Our key independent variables are political interest and identities. We use a single item measure asking how often respondents pay attention to what is going on in government and politics, coded from ‘never’ (0) to ‘always’ (4). Following the work of Hooghe and Marks (2005), we differentiate between individuals that hold an inclusive national identity and those who hold an exclusionary national identity. We consider those as holding an inclusive national identity who say that they see themselves as citizens of their own country and simultaneously as Europeans (or only as Europeans). 6 By contrast, those who see themselves as citizens of their own country (i.e., French, German, Italian, Polish, Spanish, or Swedish) but not as European are considered as holding an exclusionary national identity. 7
Our models control for nativity (1 = ‘born in another EU country/non-EU member country’, 0 = ‘born in survey country’), age, gender (1 = ‘female’, 0 = ‘male’), and educational attainment (0 = ‘less than primary education’ and ‘primary education’, 1 = ‘technical or vocational degree’, 2 = ‘university degree or higher’), with country dummies included.
Analytical strategy
Given that our outcomes of interest are categorical, models are estimated using multinomial probit. We estimate each model 500 times using bootstrap sampling with replacement to generate the standard errors for our predicted probabilities, with sampling clustered at the country level. All mean point estimates and 95% confidence intervals presented in Figures 1 and 2 are based on this cluster bootstrapped sampling distribution. 8

Marginal effect of political interest on EU authority perceptions.
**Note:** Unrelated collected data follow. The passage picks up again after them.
===== flow/design.v =====
module stack
#(
	parameter             NADDR = 7,
	parameter [NADDR-1:0] DEPTH = 2,
	parameter             NBITS = 8
)
(
	input                  clk, rst,
	input                  push, pop,
	input      [NBITS-1:0] in,
	output reg [NBITS-1:0] out
);
reg [NBITS-1:0] mem [DEPTH-1:0];
reg         [NADDR-1:0] cnt = DEPTH-{{NADDR-1{1'b0}}, {1'b1}};
wire signed [NADDR-1:0] pm  = (push) ? -{{NADDR-1{1'b0}}, {1'b1}} : {{NADDR-1{1'b0}}, {1'b1}};
always @ (posedge clk or posedge rst) begin
	if (rst)
		cnt <= DEPTH-{{NADDR-1{1'b0}}, {1'b1}};
	else if (push | pop)
		cnt <= cnt + pm;
end
always @ (posedge clk) begin
	if (push) mem[cnt] <= in;
end 
always @ (posedge clk) begin
	out <= mem[cnt + {{$clog2(DEPTH)-1{1'b0}}, {1'b1}} + pop];
end 
endmodule
### /design/flow/run.sh
#!/bin/bash
# OpenROAD 26Q1-2900-gdf79404cd8, Yosys 0.63+post, stock flow scripts
make -C /OpenROAD-flow-scripts/flow DESIGN_CONFIG=/design/flow/config.mk WORK_HOME=/design/flow/orfs finish
### /design/flow/constraint.sdc
current_design FuntionGenerator

set clk_period 2.1
set clk_io_pct 0.2

create_clock -name clk0 -period $clk_period [get_ports {clk_50MHz}]

set non_clock_inputs [all_inputs -no_clocks]
set_input_delay [expr $clk_period * $clk_io_pct] -clock clk0 $non_clock_inputs
set_output_delay [expr $clk_period * $clk_io_pct] -clock clk0 [all_outputs]
### /design/flow/config.mk
export PLATFORM = sky130hd
export DESIGN_NAME = FuntionGenerator
export DESIGN_NICKNAME = FuntionGenerator
export VERILOG_FILES = /design/flow/design.v
export SDC_FILE = /design/flow/constraint.sdc
export NUM_CORES = 4
export LEC_CHECK = 1
export CORE_UTILIZATION = 50
### /design/flow/design.v
module Divider200(
    input clkIn,
    output reg clkOut,
    output [10:0] statenow
);
reg [10:0] state;
initial begin
    state = 0;
end
always @(posedge clkIn) begin
    if(state < 10) begin clkOut = 1; state = state+1; end
    else if(state < 20) begin clkOut = 0; state = state+1; end
    else begin state = 1; clkOut = 1; end
end
assign statenow = state;
endmodule
module FrequencyControl(
    input [1:0] gears,       
    output [7:0] f_step
);
reg [7:0] step;
always @(*) begin
    if(gears == 2'b11) begin 
        step=8'd10;     
    end
    else if(gears == 2'b01) begin step=8'd4; end
    else if(gears == 2'b00) begin step=8'd2; end
    else begin 
        step=8'd1;    
    end
end
assign f_step = step;
endmodule
module FuntionGenerator(
    input clk_50MHz,
    input rstn,                      
    input [1:0] wave_select,         
    input [1:0] gears, 		         
    output [7:0] data_out,           
    output reg data_out_en,          
    output data_clk                  
);
wire clk;
wire [7:0] f_step;
reg phase_en;                    
reg [7:0] phase_init_num;        
wire [7:0] phase_state;          
reg wave_en;                 
wire [9:0] rom_data_out;
initial begin
    phase_en = 0;
    wave_en = 0;
    phase_init_num = 8'd128;
end
always @(negedge rstn or posedge clk) begin
    if(!rstn) begin 
        phase_en = 0;    
        wave_en = 0;     
        data_out_en = 0;
    end
    else begin
        phase_en = 1;
        wave_en = 1;
        data_out_en = 1;
    end
end
assign data_clk = clk_50MHz;
assign data_out = rom_data_out[9:2];
Divider200 divider200_1(
    .clkIn (clk_50MHz),
    .clkOut (clk)
);
FrequencyControl frequency_control_1 (
    .gears (gears),
    .f_step (f_step)
);
PhaseCounter phase_counter_1(
    .clk (clk),
    .en (phase_en),
    .init_phase (phase_init_num),    
    .step (f_step),                  
    .phase (phase_state)             
);
ROM rom_1(
    .clk (clk),
    .en (wave_en),
    .select (wave_select),           
    .phase_in (phase_state),         
    .amplitude (rom_data_out)            
);
endmodule
module PhaseCounter(
    input clk,
    input en,               
    input [7:0] init_phase,      
    input [7:0] step,     
    output [7:0] phase      
);
reg [8:0] phase_state;     
always @(posedge clk or negedge en) begin
    if(!en) begin phase_state = init_phase; end
    else if(clk) begin 
        phase_state = phase_state + step; 
        if(phase_state >= 9'b100000000) begin phase_state = init_phase; end
    end
    else begin phase_state = init_phase; end
end
assign phase = phase_state[7:0];
endmodule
Marginal effect of exclusive national identity on EU authority perceptions.
Multinomial probit regression results (EU authority perceptions).
Note: Coefficients from multinomial probit regression (standard errors in parentheses). All models include country fixed effects, and controls for respondents’ education level, age, gender, and whether they were born abroad (see the Online appendix for full results). Each column is a distinct regression model with a different outcome, while rows reflect associations with ‘Correct’ or ‘Incorrect’ answer relative to ‘don’t know’. Abbreviations: MEP: Members of the European Parliament, EP: European Parliament, MS: Member States, and EC: European Commission.
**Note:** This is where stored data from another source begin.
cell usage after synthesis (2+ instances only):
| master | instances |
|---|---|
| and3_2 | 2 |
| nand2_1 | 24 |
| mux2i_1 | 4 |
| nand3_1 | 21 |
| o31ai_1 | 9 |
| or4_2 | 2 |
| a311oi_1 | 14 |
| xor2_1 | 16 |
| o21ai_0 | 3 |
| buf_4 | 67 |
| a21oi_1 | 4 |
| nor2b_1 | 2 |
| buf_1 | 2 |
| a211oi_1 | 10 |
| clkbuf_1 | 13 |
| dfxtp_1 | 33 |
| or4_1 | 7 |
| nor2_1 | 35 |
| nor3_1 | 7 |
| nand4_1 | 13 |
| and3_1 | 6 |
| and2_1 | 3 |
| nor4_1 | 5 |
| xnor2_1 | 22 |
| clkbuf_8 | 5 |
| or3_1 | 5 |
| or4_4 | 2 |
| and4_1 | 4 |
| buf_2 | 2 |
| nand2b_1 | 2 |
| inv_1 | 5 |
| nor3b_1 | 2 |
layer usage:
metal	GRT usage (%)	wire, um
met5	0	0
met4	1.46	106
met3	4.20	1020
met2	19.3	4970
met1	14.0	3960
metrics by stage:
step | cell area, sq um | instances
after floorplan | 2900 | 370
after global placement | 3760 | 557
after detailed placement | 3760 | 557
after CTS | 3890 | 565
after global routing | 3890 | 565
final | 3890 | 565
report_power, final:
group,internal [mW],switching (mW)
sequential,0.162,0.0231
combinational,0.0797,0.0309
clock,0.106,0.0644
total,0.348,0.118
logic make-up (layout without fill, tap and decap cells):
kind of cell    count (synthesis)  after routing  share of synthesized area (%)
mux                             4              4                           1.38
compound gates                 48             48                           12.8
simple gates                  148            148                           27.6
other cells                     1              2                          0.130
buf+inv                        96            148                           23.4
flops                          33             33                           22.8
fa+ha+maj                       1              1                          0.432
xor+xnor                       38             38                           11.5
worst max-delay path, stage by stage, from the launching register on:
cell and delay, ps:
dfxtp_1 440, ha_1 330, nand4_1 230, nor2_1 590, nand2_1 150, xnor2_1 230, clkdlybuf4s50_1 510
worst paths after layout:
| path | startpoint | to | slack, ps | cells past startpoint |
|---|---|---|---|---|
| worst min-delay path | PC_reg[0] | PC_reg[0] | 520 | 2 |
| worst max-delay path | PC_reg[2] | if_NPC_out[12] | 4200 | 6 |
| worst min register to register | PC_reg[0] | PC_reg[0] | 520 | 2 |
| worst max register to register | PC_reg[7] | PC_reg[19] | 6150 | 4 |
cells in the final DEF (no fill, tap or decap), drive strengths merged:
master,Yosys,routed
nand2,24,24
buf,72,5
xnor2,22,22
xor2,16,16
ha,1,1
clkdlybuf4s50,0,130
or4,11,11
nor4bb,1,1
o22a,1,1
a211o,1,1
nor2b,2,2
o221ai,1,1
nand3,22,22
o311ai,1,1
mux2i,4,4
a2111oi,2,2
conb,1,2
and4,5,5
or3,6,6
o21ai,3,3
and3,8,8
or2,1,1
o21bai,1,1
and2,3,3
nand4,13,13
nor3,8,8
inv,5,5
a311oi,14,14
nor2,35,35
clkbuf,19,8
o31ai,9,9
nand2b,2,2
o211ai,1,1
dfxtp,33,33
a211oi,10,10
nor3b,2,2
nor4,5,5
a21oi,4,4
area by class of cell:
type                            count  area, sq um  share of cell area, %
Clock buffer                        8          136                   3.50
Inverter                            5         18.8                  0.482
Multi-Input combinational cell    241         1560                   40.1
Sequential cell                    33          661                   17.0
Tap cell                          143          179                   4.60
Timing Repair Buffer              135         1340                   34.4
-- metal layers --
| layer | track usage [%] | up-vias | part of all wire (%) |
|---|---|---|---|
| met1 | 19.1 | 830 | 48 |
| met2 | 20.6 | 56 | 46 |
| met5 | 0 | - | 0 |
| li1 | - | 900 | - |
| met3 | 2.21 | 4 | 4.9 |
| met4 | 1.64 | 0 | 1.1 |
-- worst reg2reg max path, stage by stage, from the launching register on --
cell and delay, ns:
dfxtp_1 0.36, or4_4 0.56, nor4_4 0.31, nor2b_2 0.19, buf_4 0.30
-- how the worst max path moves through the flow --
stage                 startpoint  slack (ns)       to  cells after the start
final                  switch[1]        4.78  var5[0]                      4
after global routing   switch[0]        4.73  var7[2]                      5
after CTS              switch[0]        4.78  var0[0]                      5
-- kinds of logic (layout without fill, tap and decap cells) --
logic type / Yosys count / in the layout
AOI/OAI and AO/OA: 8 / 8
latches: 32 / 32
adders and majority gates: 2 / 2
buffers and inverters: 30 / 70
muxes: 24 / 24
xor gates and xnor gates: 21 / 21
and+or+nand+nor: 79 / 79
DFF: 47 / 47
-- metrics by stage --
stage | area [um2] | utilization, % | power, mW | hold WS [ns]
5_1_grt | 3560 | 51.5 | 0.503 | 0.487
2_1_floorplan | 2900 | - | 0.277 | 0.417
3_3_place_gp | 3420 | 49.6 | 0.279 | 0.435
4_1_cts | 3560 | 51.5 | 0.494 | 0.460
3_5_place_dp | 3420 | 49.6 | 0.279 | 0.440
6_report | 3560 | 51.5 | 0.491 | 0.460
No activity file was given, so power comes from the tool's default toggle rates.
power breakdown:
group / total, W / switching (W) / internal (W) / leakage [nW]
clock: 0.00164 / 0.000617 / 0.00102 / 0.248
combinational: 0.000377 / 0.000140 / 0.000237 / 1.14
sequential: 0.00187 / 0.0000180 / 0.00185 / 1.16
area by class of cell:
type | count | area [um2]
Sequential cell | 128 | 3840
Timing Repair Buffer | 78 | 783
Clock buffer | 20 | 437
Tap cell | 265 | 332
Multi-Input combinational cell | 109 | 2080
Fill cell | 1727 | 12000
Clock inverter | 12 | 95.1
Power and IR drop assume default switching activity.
***p < 0.001, **p < 0.01, *p < 0.05.
Results
When it comes to understanding EU political authority, substantial portions of the public in our six countries are either uninformed or misinformed. We pooled respondents from all countries, and we observe that 19% of our respondents hold the misperception that MEPs are not directly elected, while the remaining 21% answered ‘don’t know’. Concerning whether the EC can pass laws over the objection of the EP, 22% of respondents say they can, while 27% of the respondents selected the ‘don’t know’ category. Finally, only 35% of respondents correctly said that the EC cannot pass laws against the will of the member states of the EU, whereas 40% of respondents hold a misperception and another 25% of respondents chose ‘don’t know’. 9
Multivariate analyses
We present multinomial probit analyses that examine the association between political interest and exclusionary versus inclusive identities with citizens’ perceptions of the authority of the EU. To examine these patterns in detail, we first discuss the multinomial probit models displayed in Table 1. The coefficients in Table 1 depict how our independent variables affect the relative likelihood of a respondent holding a correct perception as opposed to answering ‘don’t know’, as well as the relative likelihood of holding a misperception rather than answering ‘don’t know’.
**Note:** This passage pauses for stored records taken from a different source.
## flow/run.sh

```bash
#!/bin/bash
# OpenROAD 26Q1-2900-gdf79404cd8, Yosys 0.63+post, stock flow scripts
make -C /OpenROAD-flow-scripts/flow DESIGN_CONFIG=/design/flow/config.mk WORK_HOME=/design/flow/orfs finish
```

## flow/config.mk

```make
export PLATFORM = sky130hd
export DESIGN_NAME = alu
export DESIGN_NICKNAME = alu
export VERILOG_FILES = /design/flow/design.v
export SDC_FILE = /design/flow/constraint.sdc
export NUM_CORES = 4
export LEC_CHECK = 1
export CORE_UTILIZATION = 50
```

## flow/constraint.sdc

```tcl
current_design alu

set clk_period 12.4
set clk_io_pct 0.2

create_clock -name clk0 -period $clk_period

set non_clock_inputs [all_inputs -no_clocks]
set_input_delay [expr $clk_period * $clk_io_pct] -clock clk0 $non_clock_inputs
set_output_delay [expr $clk_period * $clk_io_pct] -clock clk0 [all_outputs]
```

## flow/design.v

```verilog
`timescale 1ns / 1ps
module alu #(parameter WIDTH = 16) (
    input       [WIDTH-1:0] a, b,        
    input       [3:0] alu_ctrl,        
    output reg  [WIDTH-1:0] alu_out,   
    output      zero                  
);
    localparam ALU_ADD = 4'b0000;
    localparam ALU_SUB = 4'b0001;
    localparam ALU_SLT = 4'b0010;  
    localparam ALU_OR  = 4'b0011;
    localparam ALU_AND = 4'b0100;
    localparam ALU_SRL = 4'b0101; 
    localparam ALU_SLL = 4'b0110; 
    localparam ALU_SRA = 4'b0111; 
    always @(*) begin
        case (alu_ctrl)
            ALU_ADD: alu_out = a + b;
            ALU_SUB: alu_out = a - b;
            ALU_AND: alu_out = a & b;
            ALU_OR:  alu_out = a | b;
            ALU_SLT: alu_out = ($signed(a) < $signed(b)) ? 16'd1 : 16'd0;
            ALU_SLL: alu_out = a << b[4:0];  
            ALU_SRL: alu_out = a >> b[4:0];  
            ALU_SRA: alu_out = $signed(a) >>> b[4:0];  
            default: alu_out = 16'hXXXX; 
        endcase
    end
    assign zero = (alu_out == 16'd0);  
endmodule
```

==> summary.json <==
{
  "timing": {
    "report.final.slew_viol_count": 0,
    "layout_min_cycle_time_ps": 10120,
    "actual_slew_at_the_worst_max_slew_pin_ps": 797.4,
    "final_min_period_over_clock_period": 0.8160,
    "grt_setup_unrepaired": "false",
    "clock.fmax_mhz": 98.83,
    "timing.setup.tns_ps": 0,
    "hold_vio_cnt_final": 0,
    "slew_headroom": 0.4667,
    "finalSetupViolations": 0
  },
  "worst_setup_path": {
    "critical_path.endpoint_type": "output pin",
    "critPathCapture": "zero",
    "path_cells": "clkdlybuf4s50_1 -> buf_4 -> inv_1 -> ha_1 -> nand2b_1 -> a221oi_1 -> o22ai_1 -> xnor2_1 -> a221o_2 -> or3_2 -> nor4_1 -> or4b_1 -> nor4b_2 -> clkdlybuf4s50_1",
    "crit_required_ps": 9920,
    "cp_max_fo": 32,
    "critPathLaunch": "b[2]",
    "cp.depth": 14,
    "cpMaxStageDelayCell": "sky130_fd_sc_hd__or4b_1",
    "timing_worst_setup_path_type": "primary input to output pin",
    "critical_path.top_delay_family": "simple AND/OR/NAND/NOR gates",
    "cp_slowest_stage_delay_ps": 530,
    "critical_path.most_common_cell": "sky130_fd_sc_hd__clkdlybuf4s50_1",
    "timing.critical_path.arrival_ps": 7640,
    "crit_buf_inv": 4,
    "kind_of_start_point_of_the_critical_path": "primary input"
  },
  "detailed_routing": {
    "drt-total-wl_um": 15040,
    "antenna_left": 0,
    "drt_first_iter_violations": 448,
    "drt_pass1_iterations": 5,
    "met1_length_um": 6510,
    "routedWlPerCell_um": 21.04,
    "detailroute.via_count": 4755,
    "route.antenna.diode_count": 0,
    "routed-wl-met2_um": 6278,
    "vias_per_cell": 6.650,
    "highest-signal-layer": "met4",
    "wl_met3_um": 1688,
    "drc": 0
  },
  "die": {
    "floorplan.core_util": 0.5246,
    "die_w_um": 92.74,
    "io-pin-count": 53,
    "fp.dieH_um": 92.74,
    "full_die_area_um2": 8600,
    "design.core.area_um2": 7848,
    "fp-row-count": 32
  },
  "yosys": {
    "synth_top_cell_by_area": "sky130_fd_sc_hd__ha_1",
    "synth_sequential_area_ratio": 0,
    "yosysWarningCount": 1,
    "synth-cells-yosys": 588,
    "post_synth_instance_area_um2": 4116,
    "ys_chip_area_um2": 4116,
    "post-synth-top-area-fraction": 0.1489,
    "synthMostInstantiatedCell": "sky130_fd_sc_hd__nor2_1",
    "topCellsByArea": "sky130_fd_sc_hd__ha_1, sky130_fd_sc_hd__mux2_2, sky130_fd_sc_hd__a21oi_1, sky130_fd_sc_hd__nor2_1, sky130_fd_sc_hd__mux2i_1",
    "netlist-cell-type-count": 72,
    "yosys-top-cells-count": "sky130_fd_sc_hd__nor2_1, sky130_fd_sc_hd__inv_1, sky130_fd_sc_hd__ha_1, sky130_fd_sc_hd__a21oi_1, sky130_fd_sc_hd__nand2_1",
    "post_syn_instances": 588,
    "syn_area_per_cell_um2": 7.001
  },
  "power": {
    "pwr-share-seq": 0,
    "power_frac_clock": 0,
    "power.density_cell_area_nw_per_um2": 43.37,
    "cell_internal_pwr_mw": 0.09131,
    "total_switching_power_mw": 0.1108,
    "p_comb_frac": 1.000,
    "irDropWorstVdd_v": 0.00002800,
    "sw_frac_of_total": 0.5481,
    "leakage_nw": 1.941
  },
  "final_layout": {
    "layout_cells_sized_above_1": 0.1044,
    "flop_area_um2": 0,
    "ff_count": 0,
    "clock_buffer_count": 0,
    "area_growth_pct": 13.19,
    "layoutNonFillerInstCount": 715
  },
  "global_routing": {
    "antenna_found_initial": 0,
    "first_pass_grt_wire_length_um": 23720,
    "global_route.overflow_total": 0,
    "grt_start_max_net_pins": 47,
    "groute.usage.overall": 0.3630,
    "first_global_vias": 4280
  },
  "placement": {
    "place_inst": 715,
    "place.port_buffers": 53,
    "detailed_place_hpwl_um": 11780,
    "gp_routability_congestion": 1.055
  },
  "outcome": {
    "outcome": "finished clean"
  },
  "min_path": {
    "hp-class": "primary input to output pin",
    "hp-start": "b[5]"
  },
  "clock_network": {
    "cts.repair.resized": 0,
    "cts_setup_buffers": 0,
    "hold_buffers": 0
  },
  "job": {
    "number_of_max_cap_violations": 0,
    "warning_count": 66
  }
}
==> cell type report <==
cell class | count | area (um^2)
fill | 752 | 3188
timing repair buffer | 63 | 600.6
multi-input combinational | 499 | 3740
inverter | 51 | 191.4
tap | 102 | 127.6
==> cell families after synthesis <==
logic type | share of synthesized area
buffers and inverters | 0.09149
AND-OR/OR-AND | 0.3094
AND/OR/NAND/NOR | 0.2544
XOR/XNOR | 0.01064
multiplexers | 0.1754
adder cells (fa/ha/maj) | 0.1587
==> power by group through the flow <==
stage	logic, mW	registers [mW]	clock network, mW
after CTS	0.198	0	0
after global routing	0.220	0	0
final	0.202	0	0
==> how the worst min path moves through the flow <==
stage / to / depth (start not counted)
global route: alu_out[11] / 5
finish: alu_out[5] / 7
CTS: alu_out[5] / 7
==> metrics by stage <==
| stage | cell area, um^2 | setup WS [ps] | utilization | hold WS (ps) | power, mW |
|---|---|---|---|---|---|
| 2_1_floorplan | 4116 | 3753 | - | 5216 | 0.1268 |
| 3_3_place_gp | 4659 | 2683 | 0.5938 | 6289 | 0.1965 |
| 3_5_place_dp | 4659 | 2429 | 0.5938 | 6291 | 0.1964 |
| 4_1_cts | 4659 | 2424 | 0.5938 | 6308 | 0.1976 |
| 5_1_grt | 4659 | 2110 | 0.5938 | 6404 | 0.2200 |
| 6_report | 4659 | 2281 | 0.5938 | 6309 | 0.2021 |
==> per-layer routing <==
metal | global-route usage | up-vias
met3 | 0.07352 | 34
met4 | 0.1090 | 0
met1 | 0.5424 | 2188
met2 | 0.5278 | 270
li1 | - | 2263
met5 | 0 | -
==> layout by cell type (no fill, tap or decap), types with 5 or more instances in the layout <==
cell type                         count
sky130_fd_sc_hd__a21oi_1             44
sky130_fd_sc_hd__a221o_1              5
sky130_fd_sc_hd__a221oi_1             5
sky130_fd_sc_hd__a2bb2oi_1            6
sky130_fd_sc_hd__and2_1               5
sky130_fd_sc_hd__buf_4               10
sky130_fd_sc_hd__clkdlybuf4s50_1     52
sky130_fd_sc_hd__ha_1                49
sky130_fd_sc_hd__inv_1               50
sky130_fd_sc_hd__mux2_2              23
sky130_fd_sc_hd__mux2i_1             20
sky130_fd_sc_hd__mux4_2               8
sky130_fd_sc_hd__nand2_1             39
sky130_fd_sc_hd__nand2b_1            14
sky130_fd_sc_hd__nand3_1             18
sky130_fd_sc_hd__nor2_1              56
sky130_fd_sc_hd__nor3_1              20
sky130_fd_sc_hd__nor4_1               7
sky130_fd_sc_hd__o211a_1              5
sky130_fd_sc_hd__o211ai_1            14
sky130_fd_sc_hd__o21a_1               8
sky130_fd_sc_hd__o21ai_0             32
sky130_fd_sc_hd__o221ai_1             6
sky130_fd_sc_hd__o22ai_1              8
sky130_fd_sc_hd__o31ai_1              6
sky130_fd_sc_hd__or2_2                6
sky130_fd_sc_hd__or3_1                7
sky130_fd_sc_hd__xnor2_1              5
Power is estimated from default activity; no workload was simulated.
We begin with political interest. As Table 1 demonstrates, higher levels of interest in politics are related to a higher relative likelihood for a respondent to give a correct response rather than responding ‘don’t know’, which we observe across all three outcome variables. We also find that political interest is related to a higher relative likelihood for a respondent to give an incorrect response rather than providing no response at all when it comes to citizens’ perceptions of the authority of the EP (b = .294, p < .001), and citizens’ perceptions of the power of the EC vis-à-vis the member states of the EU (b = .269, p < .001). However, the effect of political interest is not statistically significant when it comes to citizen perceptions regarding the direct election of MEPs. Even so, this is fairly strong and consistent evidence in favour of H1.
The association between identities – whether exclusionary or inclusive – and perceptions of political authority is markedly different than that of political interest. Citizens with an exclusionary identity are less likely to correctly perceive that MEPs are directly elected by voters (B = −.196, p < .001). Notably, the effect of exclusionary identity is consistent across the remaining outcomes. Citizens with an exclusionary identity have a lower relative likelihood of correctly perceiving that legislation needs to be approved by a majority of MEPs in order for it to become law (B = −.177, p < .001). Likewise, those with an exclusionary identity have a lower relative likelihood of correctly perceiving that EU legislation cannot be passed against the will of a majority of member states (B = −.192, p < .001). Table 1 also indicates that exclusionary identity does not predict whether respondents are more likely to exhibit incorrect perceptions of the EU's political authority than they are to reply ‘don’t know’. Put differently, across the three outcomes, identity differentiates those who have correct perceptions from all others, i.e., those who hold misperceptions or those who are uninformed. An exclusively national identity makes it less likely for people to hold correct perceptions, but it does not differentiate those who hold misperceptions from those who are uninformed.
To more clearly demonstrate how an increase in an independent variable is associated with a respondents’ absolute probability of being in a specific response category, we calculate how the effects balance out once all three outcomes are considered. Our predicted probability plots provide this information; Figures 1 and 2 graph the marginal effect of a change in political interest and (exclusive) national identity (respectively) on the probability of an individual falling into one of the three categories of the dependent variables.
Figure 1 depicts the marginal effect on each predicted probability when interest in politics changes from two standard deviations below the mean to two standard deviations above the mean. Overall, we find that interest in politics decreases the probability of respondents not having a perception at all. At the same time, interest in politics increases the probability of respondents holding a correct perception and holding an incorrect perception. The results are consistent and statistically significant across outcomes, except in the case of one outcome category. Interest in politics does not affect the probability of respondents to have an incorrect view of MEPs in the EU.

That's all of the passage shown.